Unraveling the Mysteries of Sugars


Professor Jim Paulson

Scripps Research Professor Jim Paulson is widely considered to be an industry pioneer and global leader in the field of glycomics, with merits coming from MIT's Technology Review, and as the leader of the Consortium for Functional Glycomics, an international group of some 300 participating scientists.

Glycomics, or the study of the complex dynamics of protein-carbohydrate interactions in the human body, has wide-reaching potential.

A useful resource established by the Consortium for Functional Glycomics at Scripps Research has been the glycan array (glycans are relatively complex carbohydrates, sometimes called polysaccharides). It offers scientists an enormously powerful cutting-edge research tool that makes it easier and faster to determine how a diversity of glycan binding proteins interact with sugars in biological systems. From humble beginnings, there are now more than 450 structures in the array, and it has been used by over 200 investigators to investigate the biology of sugars and their roles in disease processes.

Some viruses, like influenza, use sugars on the outside of human cells to gain entry into human cells. The array has been used by dozens of investigators, including recent research from Jim's lab and the lab of fellow Scripps Research scientist Ian A. Wilson, to investigate the host specificity of avian influenza virus. It was used to identify mutations that could enable adaptation of a particularly virulent form of H5N1 - the avian flu virus - to spread in the human population. A custom array is used by the Center for Disease Control to survey the avian and human influenza viruses isolated worldwide.

"With continued outbreaks of H5N1 virus in poultry and wild birds, further human causes are likely," said Wilson. "The potential for the emergence of a human-adapted H5 virus, either by re-assortment or mutation, is a clear threat to public health worldwide."

Data from the array is posted on a public web site, The Functional Glycomics Gateway, in a partnership between the consortium and Nature Publishing Group. It provides a comprehensive resource for functional glycomics research where the information generated by the consortium is rapidly disseminated to participants and the public alike, benefiting the scientific community as a whole. It highlights new and important contributions to the field, providing a one-stop overview of the latest research in glycobiology, and generates 120,000 visits per month.

Now that the resources have been built, the consortium's focus is on using those resources to uncover new biology, according to Jim. "Ultimately, the public will be the prime beneficiary of this research as new discoveries are translated into treatments for disease."

Jim's own research laboratory is pursuing an approach to active targeting of sugar binding proteins on B cells for therapy of B cell leukemia and lymphoma.

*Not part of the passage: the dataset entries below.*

<file path="src/rtl/mdm_irq_pkg.sv">
// Shared constants for the modem-status interrupt block: register
// addresses and the bit position of the CTS interrupt in every status word.
package mdm_irq_pkg;
    localparam int ADDR_W = 3;
    localparam int DATA_W = 8;
    localparam logic [ADDR_W-1:0] ADR_MASK   = 3'd0;
    localparam logic [ADDR_W-1:0] ADR_RAW    = 3'd1;
    localparam logic [ADDR_W-1:0] ADR_MASKED = 3'd2;
    localparam logic [ADDR_W-1:0] ADR_LEVEL  = 3'd3;
    localparam logic [ADDR_W-1:0] ADR_CLR    = 3'd4;
    localparam int CTS_BIT = 1;
endpackage

</file>
<file path="src/rtl/mdm_cts_sync.sv">
// Synchronises the asynchronous CTS line through STAGES flops and emits a
// one-cycle event for every change of the synchronised level.
// Assumes STAGES >= 2 and that the line idles low while reset is held.
module mdm_cts_sync #(
    parameter int STAGES = 2
) (
    input  logic clk,
    input  logic rst_n,
    input  logic cts_async,
    output logic cts_level,
    output logic cts_edge
);
    logic [STAGES-1:0] chain_q;
    logic              level_prev_q;

    // Shift the raw line through the synchroniser chain.
    always_ff @(posedge clk) begin
        if (!rst_n) chain_q <= '0;
        else        chain_q <= {chain_q[STAGES-2:0], cts_async};
    end

    // Remember the last synchronised level for edge detection.
    always_ff @(posedge clk) begin
        if (!rst_n) level_prev_q <= 1'b0;
        else        level_prev_q <= chain_q[STAGES-1];
    end

    assign cts_level = chain_q[STAGES-1];
    assign cts_edge  = chain_q[STAGES-1] ^ level_prev_q;


    edge_follows_change_chk: assert property (@(posedge clk) disable iff (!rst_n)
        $past(rst_n) && (cts_level != $past(cts_level)) |-> cts_edge);
endmodule

</file>
<file path="src/rtl/mdm_clr_latch.sv">
// Hidden clear latch. Bus writes load it, and hardware zeroes it while the
// status is 0. Its 0-to-1 transition yields a one-cycle clear pulse.
// Assumes a bus write wins over the hardware zeroing in the same cycle.
module mdm_clr_latch (
    input  logic clk,
    input  logic rst_n,
    input  logic wr_stb,
    input  logic wr_bit,
    input  logic status,
    output logic clr_pulse
);
    logic latch_q;
    logic latch_prev_q;

    // Load from the bus, or fall back to 0 once the status is clear.
    always_ff @(posedge clk) begin
        if (!rst_n)       latch_q <= 1'b0;
        else if (wr_stb)  latch_q <= wr_bit;
        else if (!status) latch_q <= 1'b0;
    end

    // Delay copy of the latch for transition detection.
    always_ff @(posedge clk) begin
        if (!rst_n) latch_prev_q <= 1'b0;
        else        latch_prev_q <= latch_q;
    end

    assign clr_pulse = latch_q & ~latch_prev_q;


    latch_rezero_chk: assert property (@(posedge clk) disable iff (!rst_n)
        (!status && !wr_stb) |=> !latch_q);

    steady_one_no_pulse_chk: assert property (@(posedge clk) disable iff (!rst_n)
        (latch_q && !(wr_stb && !wr_bit) && status) |=> !clr_pulse);
endmodule

</file>
<file path="src/rtl/mdm_irq_status.sv">
// Raw interrupt status bit. A set event wins over a clear event that
// arrives in the same cycle. Assumes both inputs are single-cycle pulses.
module mdm_irq_status (
    input  logic clk,
    input  logic rst_n,
    input  logic set_evt,
    input  logic clr_evt,
    output logic raw
);
    // Hold the status; set has priority over clear.
    always_ff @(posedge clk) begin
        if (!rst_n)       raw <= 1'b0;
        else if (set_evt) raw <= 1'b1;
        else if (clr_evt) raw <= 1'b0;
    end


    set_wins_chk: assert property (@(posedge clk) disable iff (!rst_n)
        set_evt |=> raw);

    hold_without_clear_chk: assert property (@(posedge clk) disable iff (!rst_n)
        (raw && !clr_evt) |=> raw);

    clear_takes_chk: assert property (@(posedge clk) disable iff (!rst_n)
        (!set_evt && clr_evt) |=> !raw);
endmodule

</file>
<file path="src/rtl/mdm_irq_clr.sv">
// Top of the modem-status interrupt block: register decode, mask, read mux,
// and the synchroniser, clear latch and status bit wired together.
// Assumes single-cycle write strobes and a combinational read path.
module mdm_irq_clr
    import mdm_irq_pkg::*;
#(
    parameter int SYNC_STAGES = 2
) (
    input  logic              clk,
    input  logic              rst_n,
    input  logic              bus_wr,
    input  logic [ADDR_W-1:0] bus_addr,
    input  logic [DATA_W-1:0] bus_wdata,
    output logic [DATA_W-1:0] bus_rdata,
    input  logic              cts_in,
    output logic              irq_out
);
    logic cts_level, cts_edge, clr_pulse, raw, mask_q, masked;
    logic wr_clr, wr_mask;

    assign wr_clr  = bus_wr && (bus_addr == ADR_CLR);
    assign wr_mask = bus_wr && (bus_addr == ADR_MASK);

    mdm_cts_sync #(.STAGES(SYNC_STAGES)) u_sync (
        .clk(clk), .rst_n(rst_n), .cts_async(cts_in),
        .cts_level(cts_level), .cts_edge(cts_edge));

    mdm_clr_latch u_latch (
        .clk(clk), .rst_n(rst_n), .wr_stb(wr_clr),
        .wr_bit(bus_wdata[CTS_BIT]), .status(raw), .clr_pulse(clr_pulse));

    mdm_irq_status u_stat (
        .clk(clk), .rst_n(rst_n), .set_evt(cts_edge),
        .clr_evt(clr_pulse), .raw(raw));

    // Mask register write.
    always_ff @(posedge clk) begin
        if (!rst_n)       mask_q <= 1'b0;
        else if (wr_mask) mask_q <= bus_wdata[CTS_BIT];
    end

    assign masked  = raw & mask_q;
    assign irq_out = masked;

    // Read multiplexer; the clear address is write-only.
    always_comb begin
        bus_rdata = '0;
        case (bus_addr)
            ADR_MASK:   bus_rdata[CTS_BIT] = mask_q;
            ADR_RAW:    bus_rdata[CTS_BIT] = raw;
            ADR_MASKED: bus_rdata[CTS_BIT] = masked;
            ADR_LEVEL:  bus_rdata[0]       = cts_level;
            default:    bus_rdata          = '0;
        endcase
    end


    irq_gated_chk: assert property (@(posedge clk) disable iff (!rst_n)
        !mask_q |-> !irq_out);

    irq_needs_raw_chk: assert property (@(posedge clk) disable iff (!rst_n)
        irq_out |-> raw);

    clr_reads_zero_chk: assert property (@(posedge clk) disable iff (!rst_n)
        (bus_addr == ADR_CLR) |-> (bus_rdata == '0));
endmodule

</file>
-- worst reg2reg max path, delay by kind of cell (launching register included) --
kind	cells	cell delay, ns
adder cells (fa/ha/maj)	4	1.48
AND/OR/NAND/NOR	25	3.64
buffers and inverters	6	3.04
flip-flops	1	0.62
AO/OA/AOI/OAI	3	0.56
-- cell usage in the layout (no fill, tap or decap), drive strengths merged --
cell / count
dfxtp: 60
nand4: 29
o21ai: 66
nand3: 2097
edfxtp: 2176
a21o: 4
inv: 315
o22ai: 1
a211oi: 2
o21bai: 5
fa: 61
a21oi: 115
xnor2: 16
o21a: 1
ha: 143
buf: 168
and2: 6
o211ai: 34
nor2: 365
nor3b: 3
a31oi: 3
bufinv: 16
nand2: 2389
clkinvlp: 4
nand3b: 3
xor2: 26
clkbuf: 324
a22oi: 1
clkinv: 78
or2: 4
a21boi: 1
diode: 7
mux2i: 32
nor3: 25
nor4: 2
## config.mk

```make
export PLATFORM = sky130hd
export DESIGN_NAME = rxq_tagged_fifo
export DESIGN_NICKNAME = d
export VERILOG_FILES = /design/src/rtl/rxq_pkg.sv /design/src/rtl/rxq_store.sv /design/src/rtl/rxq_errstat.sv /design/src/rtl/rxq_req.sv /design/src/rtl/rxq_tagged_fifo.sv
export SDC_FILE = /design/constraint.sdc
export NUM_CORES = 1
export LEC_CHECK = 0
export ABC_AREA = 1
export CORE_ASPECT_RATIO = 0.9
export CORE_MARGIN = 10
export CORE_UTILIZATION = 50
export DETAILED_ROUTE_END_ITERATION = 10
export PLACE_DENSITY = 0.7
export SYNTH_ARGS = -nofsm -noshare
export SYNTH_HDL_FRONTEND = slang
export SYNTH_SLANG_ARGS = --single-unit
```

## constraint.sdc

```tcl
create_clock -name clk -period 3.15 [get_ports clk]
set_input_delay 0.4725 -clock clk [delete_from_list [all_inputs] [get_ports clk]]
set_output_delay 0.4725 -clock clk [all_outputs]
set_load 0.01 [all_outputs]
```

By targeting a single cell type, therapies can be developed with less side effects than therapies where other cells are also affected, such as through chemotherapy. Jim is one of a handful of scientists internationally attempting this approach.

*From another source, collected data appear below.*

`config.mk`:
```
export PLATFORM = sky130hd
export DESIGN_NAME = store_unlock_seq
export DESIGN_NICKNAME = d
export VERILOG_FILES = /design/src/rtl/store_unlock_pkg.sv /design/src/rtl/sul_cycle_mon.sv /design/src/rtl/sul_matcher.sv /design/src/rtl/sul_timer.sv /design/src/rtl/store_unlock_seq.sv
export SDC_FILE = /design/constraint.sdc
export NUM_CORES = 1
export LEC_CHECK = 0
export BUFFER_PORTS_ARGS = -buffer_cell sky130_fd_sc_hd__buf_4
export CORE_AREA = 5 5 87 89
export DETAILED_ROUTE_END_ITERATION = 8
export DIE_AREA = 0 0 92 94
export PLACE_DENSITY_LB_ADDON = 0.08
export REMOVE_ABC_BUFFERS = 1
export SLEW_MARGIN = 20
export SYNTH_ARGS = -nofsm -noshare
export SYNTH_HDL_FRONTEND = slang
export SYNTH_HIERARCHICAL = 1
export SYNTH_SLANG_ARGS = --single-unit
export TNS_END_PERCENT = 30
```
`constraint.sdc`:
```
create_clock -name clk -period 2.91 [get_ports clk]
set_clock_uncertainty 0.05 [all_clocks]
set_input_delay 0.291 -clock clk [delete_from_list [all_inputs] [get_ports clk]]
set_output_delay 0.291 -clock clk [all_outputs]
set_load 0.01 [all_outputs]
```
`src/rtl/store_unlock_pkg.sv`:
```
package store_unlock_pkg;

  localparam int ADDR_W    = 15;
  localparam int NUM_STEPS = 6;

  typedef enum logic [1:0] {
    PH_IDLE  = 2'd0,
    PH_ERASE = 2'd1,
    PH_PROG  = 2'd2
  } store_phase_e;

  // Unlock address for each step of the pattern; the order is significant.
  function automatic logic [ADDR_W-1:0] unlock_addr(input int step);
    case (step)
      0:       return 15'h0E38;
      1:       return 15'h31C7;
      2:       return 15'h03E0;
      3:       return 15'h3C1F;
      4:       return 15'h303F;
      default: return 15'h0FC0;
    endcase
  endfunction

endpackage

```
`src/rtl/sul_cycle_mon.sv`:
```
// Turns sampled enable pins into one "cycle ended" event per access,
// tagged with its address and whether it wrote.
module sul_cycle_mon #(
  parameter int AW = 15
) (
  input  logic          clk,
  input  logic          rst_n,
  input  logic          ce_n,
  input  logic          we_n,
  input  logic [AW-1:0] addr,
  output logic          cyc_end,
  output logic          cyc_write,
  output logic [AW-1:0] cyc_addr
);

  logic          ce_n_q;
  logic          wr_seen_q;
  logic [AW-1:0] addr_q;

  // End of an enable-controlled cycle: enable was low, now high.
  assign cyc_end   = !ce_n_q && ce_n;
  assign cyc_write = wr_seen_q;
  assign cyc_addr  = addr_q;

  always_ff @(posedge clk) begin
    if (!rst_n) begin
      ce_n_q    <= 1'b1;
      wr_seen_q <= 1'b0;
      addr_q    <= '0;
    end else begin
      ce_n_q <= ce_n;
      if (!ce_n) addr_q <= addr;
      if (cyc_end)
        wr_seen_q <= 1'b0;
      else if (!ce_n && !we_n)
        wr_seen_q <= 1'b1;
    end
  end

endmodule

```
`src/rtl/sul_matcher.sv`:
```
// Step tracker for the unlock pattern.
module sul_matcher
  import store_unlock_pkg::*;
#(
  parameter int AW    = ADDR_W,
  parameter int STEPS = NUM_STEPS
) (
  input  logic          clk,
  input  logic          rst_n,
  input  logic          cyc_end,
  input  logic          cyc_write,
  input  logic [AW-1:0] cyc_addr,
  input  logic          lock,
  output logic          fire
);

  localparam int SW = $clog2(STEPS + 1);

  logic [SW-1:0]    step_q;
  logic [STEPS-1:0] hit;

  for (genvar g = 0; g < STEPS; g++) begin : g_cmp
    assign hit[g] = (cyc_addr == AW'(unlock_addr(g)));
  end

  logic take;
  logic match_now;
  assign take      = cyc_end && !lock && !cyc_write;
  assign match_now = hit[step_q];
  assign fire      = take && match_now && (step_q == SW'(STEPS - 1));

  always_ff @(posedge clk) begin
    if (!rst_n) begin
      step_q <= '0;
    end else if (lock) begin
      step_q <= '0;
    end else if (cyc_end) begin
      if (cyc_write)
        step_q <= '0;
      else if (match_now)
        step_q <= (step_q == SW'(STEPS - 1)) ? '0 : step_q + 1'b1;
      else if (hit[0])
        step_q <= SW'(1);
      else
        step_q <= '0;
    end
  end

endmodule

```
`src/rtl/sul_timer.sv`:
```
// Erase-then-program busy timer.
module sul_timer
  import store_unlock_pkg::*;
#(
  parameter int ERASE_CYC = 16,
  parameter int PROG_CYC  = 24
) (
  input  logic clk,
  input  logic rst_n,
  input  logic start,
  output logic store_start,
  output logic busy,
  output logic erase_on,
  output logic prog_on,
  output logic store_done
);

  localparam int MAXC = (ERASE_CYC > PROG_CYC) ? ERASE_CYC : PROG_CYC;
  localparam int CW   = $clog2(MAXC + 1);

  store_phase_e  phase_q;
  logic [CW-1:0] cnt_q;

  assign busy     = (phase_q != PH_IDLE);
  assign erase_on = (phase_q == PH_ERASE);
  assign prog_on  = (phase_q == PH_PROG);

  always_ff @(posedge clk) begin
    if (!rst_n) begin
      phase_q     <= PH_IDLE;
      cnt_q       <= '0;
      store_start <= 1'b0;
      store_done  <= 1'b0;
    end else begin
      store_start <= 1'b0;
      store_done  <= 1'b0;
      case (phase_q)
        PH_IDLE: if (start) begin
          phase_q     <= PH_ERASE;
          cnt_q       <= CW'(ERASE_CYC - 1);
          store_start <= 1'b1;
        end
        PH_ERASE: if (cnt_q == '0) begin
          phase_q <= PH_PROG;
          cnt_q   <= CW'(PROG_CYC - 1);
        end else begin
          cnt_q <= cnt_q - 1'b1;
        end
        PH_PROG: if (cnt_q == '0) begin
          phase_q    <= PH_IDLE;
          store_done <= 1'b1;
        end else begin
          cnt_q <= cnt_q - 1'b1;
        end
        default: phase_q <= PH_IDLE;
      endcase
    end
  end

endmodule

```
`src/rtl/store_unlock_seq.sv`:
```
module store_unlock_seq
  import store_unlock_pkg::*;
#(
  parameter int ERASE_CYC = 16,
  parameter int PROG_CYC  = 24
) (
  input  logic              clk,
  input  logic              rst_n,
  input  logic              ce_n,
  input  logic              we_n,
  input  logic [ADDR_W-1:0] addr,
  output logic              store_start,
  output logic              busy,
  output logic              erase_on,
  output logic              prog_on,
  output logic              store_done
);

  logic              cyc_end;
  logic              cyc_write;
  logic [ADDR_W-1:0] cyc_addr;
  logic              fire;

  sul_cycle_mon #(.AW(ADDR_W)) u_mon (
    .clk(clk), .rst_n(rst_n), .ce_n(ce_n), .we_n(we_n), .addr(addr),
    .cyc_end(cyc_end), .cyc_write(cyc_write), .cyc_addr(cyc_addr)
  );

  sul_matcher #(.AW(ADDR_W), .STEPS(NUM_STEPS)) u_match (
    .clk(clk), .rst_n(rst_n), .cyc_end(cyc_end), .cyc_write(cyc_write),
    .cyc_addr(cyc_addr), .lock(busy), .fire(fire)
  );

  sul_timer #(.ERASE_CYC(ERASE_CYC), .PROG_CYC(PROG_CYC)) u_timer (
    .clk(clk), .rst_n(rst_n), .start(fire), .store_start(store_start),
    .busy(busy), .erase_on(erase_on), .prog_on(prog_on),
    .store_done(store_done)
  );

endmodule

```
==> metrics.cfg <==
[logic_synthesis]
async_reset_ff_share_pct = 0
synth_edf_count = 0
synth_area_leaders = dfxtp_1 36%, mux2i_1 9.9%, nor2b_1 8.1%, ha_1 4.6%, nand2_1 2.3%
synth_seq_cells = 29
postSynthAreaPerCell_um2 = 9.30
synth_cell_type_count = 49
synth_seq_area_share_pct = 35.9
yosys_most_used_dff = dfxtp_1
synth_area_um2 = 1620
yosys-top-cells-count = 29 x dfxtp_1, 21 x nor2b_1, 16 x mux2i_1
yosys.area.top_type = dfxtp_1
yosysMostFrequentCell = dfxtp_1
netlist_instances = 174
synth_top_area_share_pct = 35.9
yosys_warnings = 6

[setup_path]
crit_required_ps = 3030
crit_slowest_cell = or4b_2
r2r_end = u_timer/cnt_q[2]$_SDFFE_PN0P_
crit_type = flop to flop
r2r_slack_ps = 220
critPathLaunchType = flop
worstReg2RegStart = u_mon/cyc_addr[14]$_SDFFE_PN0N_
slowest_delay_ps = 610
path_cells = nor4bb_2, nand4_1, or4b_2, and3_1, nor4_4, nor2b_2, a211oi_1, buf_4, o21a_1, o21ai_0
path_max_fanout = 4
crit_path_end_kind = flop
arrival_ps = 2820
r2r_cells = 10

[place]
io_buffers = 23
dp_hpwl_mm = 3.11
routabilityCongestion = 0.728
dp.cells = 284

[floorplanning]
die_h_um = 94
initial_core_util_pct = 24.2
ios = 24
die_w_um = 92
die-area_um2 = 8650
num_rows = 30
core_um2 = 6680

[cts]
cts-root-buf = clkbuf_8
cts_tree = done
path_clk_slew_ps = 70
clkLatencyLatePin_ps = 280
cts.htree.levels = 2
cts_buffers = 5
clockBufferDepth = 2
cts.sinks = 29

[timing]
timing.hold.ws_ps = 204
max_freq_mhz = 371
worstMarginPinSlew_ps = 509
setup_viol = 0
layout_min_cycle_time_ps = 2690
max_slew_margin_pct = 65.6
slew_viol_final = 0
hold_violations = 0
final.period_utilization_pct = 92.5

[detailed_routing]
wl_mm = 4.18
drt_first_pass_iters = 4
num_vias = 1411
wl_per_cell_um = 14.3
vias_per_cell = 4.83
drc = 0
ant_nets = 0
drtIter0Drc = 47

[pwr]
pwr-share-seq_pct = 44.7
ir_drop_mv = 0.154
pwr_density_cell_nw_per_um2 = 452
switchingPower_uw = 207
power_frac_comb_pct = 8.5
clockPowerShare_pct = 46.8
swShare_pct = 21.9
power.total_uw = 942
intPower_uw = 736
p_leak_nw = 0.869

[grt]
grt_first_pass_wirelength_mm = 7.26
grt_usage_pct = 10.7
grt_max_degree = 32
grt_pass1_vias = 1489
globalRoute.totalOverflow = 0
grt_antenna_before_repair = 0

[worst_hold_path]
worstHoldStart = addr[8]
hold_depth = 3
min_delay_worst_endpoint = u_mon/cyc_addr[8]$_SDFFE_PN0N_
hp-class = input port to flop

[status]
status = finished clean

[job]
cap_violations = 0

[finish]
nets = 236
drive_gt1_share_pct = 26.4
instances_no_fill = 292
antennaDiodeCount = 0
syn_to_final_growth_pct = 28.7

==> critical path, delay by kind of cell, from the launching register on <==
kind / cells / cell delay (ps)
AO/OA/AOI/OAI: 3 / 410
buffers and inverters: 1 / 170
flip-flops: 1 / 330
AND/OR/NAND/NOR: 6 / 1610
==> how the worst max path moves through the flow <==
| stage | cells after the start | to | from | slack, ps |
|---|---|---|---|---|
| floorplan | 9 | u_timer/cnt_q[2]$_SDFFE_PN0P_ | u_mon/cyc_addr[13]$_SDFFE_PN0N_ | 140 |
| global placement | 10 | u_timer/cnt_q[2]$_SDFFE_PN0P_ | u_mon/cyc_addr[13]$_SDFFE_PN0N_ | 90 |
| CTS | 10 | u_timer/cnt_q[2]$_SDFFE_PN0P_ | u_mon/cyc_addr[9]$_SDFFE_PN0N_ | 10 |
| detailed placement | 10 | u_timer/cnt_q[2]$_SDFFE_PN0P_ | u_mon/cyc_addr[9]$_SDFFE_PN0N_ | -70 |
| finish | 10 | u_timer/cnt_q[2]$_SDFFE_PN0P_ | u_mon/cyc_addr[14]$_SDFFE_PN0N_ | 220 |
| global route | 10 | u_timer/cnt_q[2]$_SDFFE_PN0P_ | u_mon/cyc_addr[14]$_SDFFE_PN0N_ | -0.6 |
==> logic make-up (layout without fill, tap and decap cells) <==
group / Yosys count / after routing / share of synthesized area, %
buf+inv: 13 / 51 / 4.64
compound gates: 30 / 30 / 13.1
mux: 16 / 16 / 9.89
fa+ha+maj: 6 / 6 / 4.64
simple gates: 80 / 80 / 31.8
flops: 29 / 29 / 35.9
==> power groups by stage <==
stage	combinational (mW)	clock [mW]	sequential [mW]
after CTS	0.0805	0.454	0.421
after detailed placement	0.0801	0	0.430
final	0.0799	0.441	0.421
after floorplan	0.0340	0	0.429
after global routing	0.0893	0.475	0.423
after global placement	0.0791	0	0.430
==> layout by cell type, fill, tap and decap left out, types with 3 or more instances in the layout <==
cell type / instances
buf_4: 36
dfxtp_1: 29
nor2b_1: 20
mux2i_1: 16
nand2_1: 10
inv_1: 7
clkbuf_8: 6
nand3_1: 6
ha_1: 6
o21ai_0: 5
a21oi_1: 5
nand2b_1: 4
nor2_1: 4
nand4_1: 4
nor4b_1: 3
and3_1: 3
or3_1: 3
==> layout make-up <==
type / count / area (um2)
fillers: 714 / 4600
inverters: 7 / 26.3
clock inverters: 1 / 30.0
multi-input cells: 132 / 990
repair buffers: 36 / 270
clock buffers: 7 / 86.3
well taps: 80 / 100
flip-flops and latches: 29 / 581
==> metal layers <==
| metal | GRT usage, % | vias to the layer above | share of wire [%] |
|---|---|---|---|
| li1 | - | 711 | - |
| met1 | 12.2 | 673 | 43 |
| met2 | 18.7 | 22 | 52 |
| met3 | 2.96 | 5 | 3.5 |
| met4 | 4.33 | 0 | 1.6 |
| met5 | 0 | - | 0 |
==> flip-flops by register name, summed over array words and instances (netlist names) <==
signal / flops
u_timer/cnt_q: 5
u_timer/store_done: 1
u_mon/cyc_addr: 15
u_mon/cyc_write: 1
u_mon/ce_n_q: 1
u_timer/store_start: 1
u_timer/phase_q: 2
u_match/step_q: 3
==> through the flow <==
| step | setup WS, ps | util (%) | area (um2) | TNS [ps] |
|---|---|---|---|---|
| final | 218 | 31.2 | 2080 | 0 |
| after global routing | -0.597 | 31.2 | 2080 | -0.597 |
| after CTS | 10.1 | 30.9 | 2060 | 0 |
| after detailed placement | -70.2 | 29.0 | 1940 | -104 |
| after global placement | 89.2 | 29.0 | 1940 | 0 |
| after floorplan | 135 | - | 1570 | 0 |
==> what timing repair did <==
action,in CTS,in global routing
hold buffers,0,0
endpoints found under the setup margin,3,7
pin swaps,0,2
gates cloned,0,0
gates resized for setup,1,4
buffers inserted,0,0
Note: power is estimated with default switching activity, not from simulation.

"I'm enthusiastic about our results thus far," said Jim. "It's looking very good. By knowing what sugar binding proteins are found on specific cells, we can design synthetic sugars that will target and carry a therapeutic payload to a single type of cells."

Jim has always had an interest in discovery. In grade school in the Midwest, he would examine protozoan life from pond water under a microscope; in high school, he was doing basement experiments on fruit flies; in college, at MacMurray College in Illinois, he had the dream to do an experiment that no one had ever done before, and by the time he reached graduate school at the University of Illinois, he was indeed doing things that no one had done before... and still is every day!

Thank you for being a part of the Scripps Research community... and enabling Jim Paulson to advance the field of glycomics and expand the boundaries of modern science.